You are on the right track, but the info lost something in the retelling.

Because of the lower (not higher) atmospheric pressure, water boils at a lower temperature at higher altitudes. It is therefore more difficult to cook food in boiling water in Denver than in New Orleans. The boiling water will only reach... perhaps 96 degrees C instead of 100. Cooking times are longer. As far as your potato chip bags... yes, if they are sealed tightly at a lower elevation, the pressure differential at 6000 feet might cause them to explode. It is the same reason that when weather balloons are launched they do not appear to be full. As they climb, the gas inside the balloon expands.

Larry Krengel


Steve,

Water boils when the vapor pressure of water exceeds atmospheric pressure. At high elevations (such as Colorado or Wyoming) it boils at lower temperatures because the atmospheric pressure is LOWER at high elevations. Because the boiling temperature is lower at high elevations foods that are cooked by boiling take a little longer to cook at high elevation.

Certainly potato chip bags will swell as they are taken to higher elevations (because the amount of gas in the bag is fixed but the pressure outside is reduced, the gas inside will swell the bag against the reduced atmospheric pressure). Whether they will burst will depend on how strong the bags are. Usually the weakest point will be the seams of the bags. It is quite likely that at least some of the bags will burst at the seams if they are trucked from low altitude over the continental divide.

Bradburn


Atmospheric pressure decreases significantly the higher the elevation -- a lot of other things being equal. So high up in the Rocky Mountains water boils at a temperature less than 100 C [212 F], but it still boils when the pressure of the water vapor equals the atmospheric pressure.

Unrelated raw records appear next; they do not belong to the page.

From an optimization exercise on the open Yosys and OpenROAD flow, aimed at small area, a short achievable clock period and few clock cycles; shortcuts taken in it are not production practice. No run shown here included a check of the RTL's function; only the layout flow was run. Power is estimated from default activity; no workload was simulated.

==> design/flow/config.mk <==
export PLATFORM = sky130hd
export DESIGN_NAME = scc_core
export DESIGN_NICKNAME = scc_core
export VERILOG_FILES = /design/flow/design.v
export SDC_FILE = /design/flow/constraint.sdc
export NUM_CORES = 4
export LEC_CHECK = 0
export CAP_MARGIN = 20
export CORE_MARGIN = 2
export CORE_UTILIZATION = 55
export SETUP_SLACK_MARGIN = 5
export SLEW_MARGIN = 20
==> design/flow/constraint.sdc <==
create_clock -name core_clock -period 10.0 [get_ports {clk}]
set_input_delay 2.0000 -clock core_clock [delete_from_list [all_inputs] [get_ports {clk}]]
set_output_delay 2.0000 -clock core_clock [all_outputs]
set_load 0.01 [all_outputs]
Background: an optimization exercise with open tools, aiming at small area. Do not read the settings as production practice. In this exercise RTL edits were held to simulation tests only and were not proved equivalent to the original.

`flow/design.v`:
```
module aht25_crc8 (
    input  wire [18:0] h,
    input  wire [17:0] t,
    output wire [7:0]  crc
);
    assign crc[0] = ~(h[1] ^ h[3] ^ h[4] ^ h[5] ^ h[11] ^ h[12] ^ h[13] ^ h[14] ^ h[18] ^ t[0] ^ t[3] ^ t[4] ^ t[6] ^ t[9] ^ t[10] ^ t[11] ^ t[14] ^ t[15]);
    assign crc[1] = ~(h[2] ^ h[4] ^ h[5] ^ h[6] ^ h[12] ^ h[13] ^ h[14] ^ h[15] ^ t[1] ^ t[4] ^ t[5] ^ t[7] ^ t[10] ^ t[11] ^ t[12] ^ t[15] ^ t[16]);
    assign crc[2] = ~(h[0] ^ h[3] ^ h[5] ^ h[6] ^ h[7] ^ h[13] ^ h[14] ^ h[15] ^ h[16] ^ t[2] ^ t[5] ^ t[6] ^ t[8] ^ t[11] ^ t[12] ^ t[13] ^ t[16] ^ t[17]);
    assign crc[3] = ~(h[1] ^ h[4] ^ h[6] ^ h[7] ^ h[8] ^ h[14] ^ h[15] ^ h[16] ^ h[17] ^ t[3] ^ t[6] ^ t[7] ^ t[9] ^ t[12] ^ t[13] ^ t[14] ^ t[17]);
    assign crc[4] = h[1] ^ h[2] ^ h[3] ^ h[4] ^ h[7] ^ h[8] ^ h[9] ^ h[11] ^ h[12] ^ h[13] ^ h[14] ^ h[15] ^ h[16] ^ h[17] ^ t[0] ^ t[3] ^ t[6] ^ t[7] ^ t[8] ^ t[9] ^ t[11] ^ t[13];
    assign crc[5] = ~(h[0] ^ h[1] ^ h[2] ^ h[8] ^ h[9] ^ h[10] ^ h[11] ^ h[15] ^ h[16] ^ h[17] ^ t[0] ^ t[1] ^ t[3] ^ t[6] ^ t[7] ^ t[8] ^ t[11] ^ t[12] ^ t[15]);
    assign crc[6] = h[1] ^ h[2] ^ h[3] ^ h[9] ^ h[10] ^ h[11] ^ h[12] ^ h[16] ^ h[17] ^ h[18] ^ t[1] ^ t[2] ^ t[4] ^ t[7] ^ t[8] ^ t[9] ^ t[12] ^ t[13] ^ t[16];
    assign crc[7] = ~(h[0] ^ h[2] ^ h[3] ^ h[4] ^ h[10] ^ h[11] ^ h[12] ^ h[13] ^ h[17] ^ h[18] ^ t[2] ^ t[3] ^ t[5] ^ t[8] ^ t[9] ^ t[10] ^ t[13] ^ t[14] ^ t[17]);
endmodule
module aht25_div25_step (
    input  wire [4:0] r,        
    input  wire       b,        
    output wire       qb,       
    output wire [4:0] ro        
);
    wire [5:0] t = {r, b};
    wire b1 = ~t[0];
    wire b2 = ~t[1] & b1;
    wire b3 = ~t[2] & b2;
    wire b4 = ~t[3] | b3;
    wire b5 = ~t[4] | b4;
    assign qb    = t[5] | ~b5;
    assign ro[0] = t[0] ^ qb;
    assign ro[1] = t[1] ^ (qb & b1);
    assign ro[2] = t[2] ^ (qb & b2);
    assign ro[3] = t[3] ^ (qb & ~b3);
    assign ro[4] = t[4] ^ (qb & ~b4);
endmodule
module aht25_convert (
    input  wire        sel_h,   
    input  wire [21:0] hum_s,   
    input  wire [31:0] temp,
    output wire [18:0] q
);
    wire        e133  = hum_s[21];
    wire [22:0] hum_x = e133 ? {1'b0, hum_s[20:0], 1'b0} : {3'b111, hum_s[19:0]};
    wire [22:0] tmp_x = {2'b01, temp[22:2]};
    wire [22:0] x     = sel_h ? hum_x : tmp_x;
    wire [22:0] k     = sel_h ? 23'h38000C : {19'd0, 3'b110, temp[1]};
    wire [22:0] y     = x + k;
    wire [3:0]  r19 = y[22:19];
    wire        b18 = y[18];
    assign q[18] = r19[3] & r19[2] & (r19[0] | b18);
    wire [4:0]  r [0:18];
    assign r[18] = q[18] ? {3'b000, r19[0] & b18, r19[0] & ~b18} : {r19, b18};
    genvar i;
    generate
        for (i = 17; i >= 0; i = i - 1) begin : g_step
            aht25_div25_step u_step (.r(r[i+1]), .b(y[i]), .qb(q[i]), .ro(r[i]));
        end
    endgenerate
endmodule
module aht25_engine (
    input  wire        clk,
    input  wire        rst,             
    input  wire        ev_connect,
    input  wire        ev_read,
    input  wire        ev_write,
    input  wire        ev_disconnect,
    input  wire [6:0]  address,
    input  wire        write_intent,    
    input  wire [7:0]  data,
    input  wire [31:0] hum,             
    input  wire [31:0] temp,            
    output reg         ack,
    output reg  [7:0]  rdata
);
    localparam [7:0] STATUS = 8'h18;
    reg        measuring;
    reg [2:0]  read_index;
    reg [1:0]  write_index;
    reg        prefix_ok;       
    reg        raw_t17;
    reg [15:0] raw_t_lo;
    wire [17:0] raw_t = {raw_t17, ~raw_t17, raw_t_lo};
    reg [21:0] hum_s;           
    wire [18:0] div_q;
    aht25_convert u_convert (
        .sel_h (ev_read),
        .hum_s (hum_s),
        .temp  (temp),
        .q     (div_q)
    );
    wire [18:0] raw_h = div_q;          
    wire [7:0]  crc;
    aht25_crc8 u_crc (
        .h   (raw_h),
        .t   (raw_t),
        .crc (crc)
    );
    reg [7:0] frame_byte;
    always @(*) begin
        case (read_index)
            3'd1:    frame_byte = {1'b1, raw_h[18:12]};
            3'd2:    frame_byte = raw_h[11:4];
            3'd3:    frame_byte = {raw_h[3:0], 2'b01, raw_t[17:16]};
            3'd4:    frame_byte = raw_t[15:8];
            3'd5:    frame_byte = raw_t[7:0];
            3'd6:    frame_byte = crc;
            default: frame_byte = STATUS;
        endcase
    end
    wire trigger = (write_index == 2'd2) && prefix_ok && (data == 8'h33);
    always @(posedge clk) begin
        ack   <= ev_connect ? (address == 7'h38) : 1'b1;
        rdata <= measuring ? frame_byte : STATUS;
        if (ev_write && trigger) begin
            raw_t17  <= div_q[17];
            raw_t_lo <= div_q[15:0];
            hum_s <= {hum[23], hum[20:0]};
        end
        if (rst) begin
            measuring   <= 1'b0;
            read_index  <= 3'd0;
            write_index <= 2'd0;
        end else if (ev_connect) begin
            if (address == 7'h38 && measuring)
                read_index <= 3'd0;
        end else if (ev_read) begin
            if (measuring) begin
                read_index <= read_index + 3'd1;
                if (read_index == 3'd7)
                    measuring <= 1'b0;
            end
        end else if (ev_write) begin
            case (write_index)
                2'd0: begin
                    if (data == 8'hBA) begin
                        measuring <= 1'b0;           
                    end else begin
                        write_index <= 2'd1;
                        prefix_ok   <= (data == 8'h00);
                    end
                end
                2'd1: begin
                    write_index <= 2'd2;
                    prefix_ok   <= prefix_ok & (data == 8'hAC);
                end
                default: begin
                    write_index <= 2'd0;
                    if (trigger)
                        measuring <= 1'b1;
                end
            endcase
        end
    end
endmodule
```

I never heard of potato chip bags actually bursting, but if they are packaged under a positive pressure of some inert gas like nitrogen to exclude oxygen that could turn the oil rancid, I suppose they could burst because the pressure of the atmosphere exerted on the bag becomes sufficiently lower than the inert gas pressure inside the bag so that the internal pressure exceeds the bursting strength of the bag.

Vince Calder


I used to live at a reasonably high altitude (7200 ft) in New Mexico, and I can tell you that there IS a grain of truth to what you have heard.

First of all, water WILL boil at high altitudes, but it isn't as hot as boiling water at sea level. This is because the air pressure is LOWER at high elevations. Boiling occurs when the water is hot enough to have the same pressure as the surrounding air, so that it can form bubbles. As water is heated, its steam pressure rises, until it reaches the pressure of the surrounding air. At high altitudes, this air pressure is lower than at sea level, so the water doesn't have to get so hot to get to boiling. Because the temperature of the boiling water is lower at high elevations than at sea level, it takes longer to cook things, such as eggs, potatoes, or spaghetti, at high altitudes than at sea level.

At high altitudes, things like potato chip bags can burst. This is because they were sealed at low altitude where the air pressure was high, and their internal pressure is thus the pressure of the air where they were sealed. At high altitudes, the pressure inside the bag is still the same as sea level air pressure, but the air pressure outside the bag is lower. This means that overall the air inside the bag pushes outward harder than the air outside the bag pushes inward. Sometimes this difference is enough to cause the bag to fail.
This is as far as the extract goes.